Set down exactly the lines below between the line holding "met3: 0.04191 / 280" and the line holding "met1: 0.3273 / 2033", inclusive; no other line belongs in the answer.
[EXCERPTED RECORDS]
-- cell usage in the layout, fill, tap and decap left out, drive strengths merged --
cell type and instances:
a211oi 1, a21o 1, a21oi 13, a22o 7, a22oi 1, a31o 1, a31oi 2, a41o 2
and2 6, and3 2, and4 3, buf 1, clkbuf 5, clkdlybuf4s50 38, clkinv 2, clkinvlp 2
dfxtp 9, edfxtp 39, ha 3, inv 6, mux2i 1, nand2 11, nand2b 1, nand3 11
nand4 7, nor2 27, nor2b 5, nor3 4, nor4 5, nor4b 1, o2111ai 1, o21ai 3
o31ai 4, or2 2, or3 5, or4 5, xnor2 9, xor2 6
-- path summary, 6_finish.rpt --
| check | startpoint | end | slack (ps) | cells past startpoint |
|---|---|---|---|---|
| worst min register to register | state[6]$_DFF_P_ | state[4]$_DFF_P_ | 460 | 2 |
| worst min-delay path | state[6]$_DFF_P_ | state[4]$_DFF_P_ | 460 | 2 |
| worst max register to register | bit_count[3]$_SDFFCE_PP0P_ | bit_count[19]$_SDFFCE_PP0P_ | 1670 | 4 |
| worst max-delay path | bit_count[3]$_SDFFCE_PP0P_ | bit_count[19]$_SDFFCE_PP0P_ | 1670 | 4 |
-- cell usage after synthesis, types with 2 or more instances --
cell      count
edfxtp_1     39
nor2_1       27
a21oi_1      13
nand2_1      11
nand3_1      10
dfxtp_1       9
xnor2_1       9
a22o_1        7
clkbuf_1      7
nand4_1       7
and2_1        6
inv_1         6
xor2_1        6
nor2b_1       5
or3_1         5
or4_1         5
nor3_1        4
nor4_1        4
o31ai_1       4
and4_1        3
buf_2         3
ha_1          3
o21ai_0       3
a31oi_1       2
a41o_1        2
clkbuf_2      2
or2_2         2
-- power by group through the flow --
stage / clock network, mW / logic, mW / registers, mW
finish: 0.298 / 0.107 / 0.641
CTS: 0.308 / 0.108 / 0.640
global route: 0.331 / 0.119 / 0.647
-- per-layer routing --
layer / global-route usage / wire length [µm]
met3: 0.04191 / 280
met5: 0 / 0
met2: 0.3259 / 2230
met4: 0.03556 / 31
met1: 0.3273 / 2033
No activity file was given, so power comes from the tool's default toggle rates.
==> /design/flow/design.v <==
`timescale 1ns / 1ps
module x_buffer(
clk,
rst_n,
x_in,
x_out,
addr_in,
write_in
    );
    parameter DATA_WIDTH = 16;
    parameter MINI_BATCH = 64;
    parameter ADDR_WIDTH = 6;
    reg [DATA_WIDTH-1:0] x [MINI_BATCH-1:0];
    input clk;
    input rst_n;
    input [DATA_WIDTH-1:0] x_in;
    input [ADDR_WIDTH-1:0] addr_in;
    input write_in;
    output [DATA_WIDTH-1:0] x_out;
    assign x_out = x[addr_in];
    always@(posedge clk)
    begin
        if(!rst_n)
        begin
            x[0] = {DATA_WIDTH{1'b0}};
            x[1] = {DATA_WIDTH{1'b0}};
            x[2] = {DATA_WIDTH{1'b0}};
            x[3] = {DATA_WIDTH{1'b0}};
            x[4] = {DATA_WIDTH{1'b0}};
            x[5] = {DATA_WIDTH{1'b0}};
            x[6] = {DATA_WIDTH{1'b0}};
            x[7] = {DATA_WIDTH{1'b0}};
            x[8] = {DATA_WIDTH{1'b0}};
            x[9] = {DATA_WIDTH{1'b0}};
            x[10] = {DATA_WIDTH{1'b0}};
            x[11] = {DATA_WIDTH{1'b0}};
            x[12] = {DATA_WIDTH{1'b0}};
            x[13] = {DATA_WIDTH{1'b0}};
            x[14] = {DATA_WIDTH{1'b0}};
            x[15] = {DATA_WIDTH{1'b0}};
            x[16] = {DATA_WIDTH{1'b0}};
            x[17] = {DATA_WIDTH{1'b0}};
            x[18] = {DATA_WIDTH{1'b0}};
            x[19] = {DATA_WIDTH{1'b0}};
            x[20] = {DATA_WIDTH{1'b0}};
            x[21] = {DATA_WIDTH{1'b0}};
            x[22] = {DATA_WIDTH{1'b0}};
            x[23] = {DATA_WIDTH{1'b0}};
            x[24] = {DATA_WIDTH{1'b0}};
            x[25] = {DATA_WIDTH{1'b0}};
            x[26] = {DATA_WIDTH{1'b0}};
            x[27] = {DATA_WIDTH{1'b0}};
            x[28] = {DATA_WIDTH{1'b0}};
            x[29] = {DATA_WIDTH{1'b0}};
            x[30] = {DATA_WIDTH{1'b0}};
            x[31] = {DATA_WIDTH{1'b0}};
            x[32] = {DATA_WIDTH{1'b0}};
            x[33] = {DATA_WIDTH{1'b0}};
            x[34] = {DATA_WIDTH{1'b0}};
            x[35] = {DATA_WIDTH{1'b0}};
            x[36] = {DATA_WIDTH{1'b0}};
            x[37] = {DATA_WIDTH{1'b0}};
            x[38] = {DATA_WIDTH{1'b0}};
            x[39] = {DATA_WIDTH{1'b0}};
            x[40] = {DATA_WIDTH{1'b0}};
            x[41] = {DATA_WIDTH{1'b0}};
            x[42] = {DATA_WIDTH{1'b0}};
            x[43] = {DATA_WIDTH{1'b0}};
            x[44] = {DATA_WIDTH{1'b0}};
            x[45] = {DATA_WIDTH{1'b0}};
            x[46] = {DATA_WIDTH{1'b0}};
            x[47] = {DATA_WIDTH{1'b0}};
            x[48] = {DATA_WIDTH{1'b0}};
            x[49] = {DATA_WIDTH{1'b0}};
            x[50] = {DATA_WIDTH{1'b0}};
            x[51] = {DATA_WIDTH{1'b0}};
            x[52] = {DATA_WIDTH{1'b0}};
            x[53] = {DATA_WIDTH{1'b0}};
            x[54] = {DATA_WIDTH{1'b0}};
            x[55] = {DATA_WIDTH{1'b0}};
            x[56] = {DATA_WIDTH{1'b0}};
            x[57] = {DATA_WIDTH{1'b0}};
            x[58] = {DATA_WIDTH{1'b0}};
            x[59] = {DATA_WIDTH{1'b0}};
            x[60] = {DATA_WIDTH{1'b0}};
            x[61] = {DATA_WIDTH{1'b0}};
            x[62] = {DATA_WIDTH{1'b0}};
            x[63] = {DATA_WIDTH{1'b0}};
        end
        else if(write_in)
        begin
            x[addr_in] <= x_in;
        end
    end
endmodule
[/EXCERPTED RECORDS]
RESPONSE AREA
met3: 0.04191 / 280
met5: 0 / 0
met2: 0.3259 / 2230
met4: 0.03556 / 31
met1: 0.3273 / 2033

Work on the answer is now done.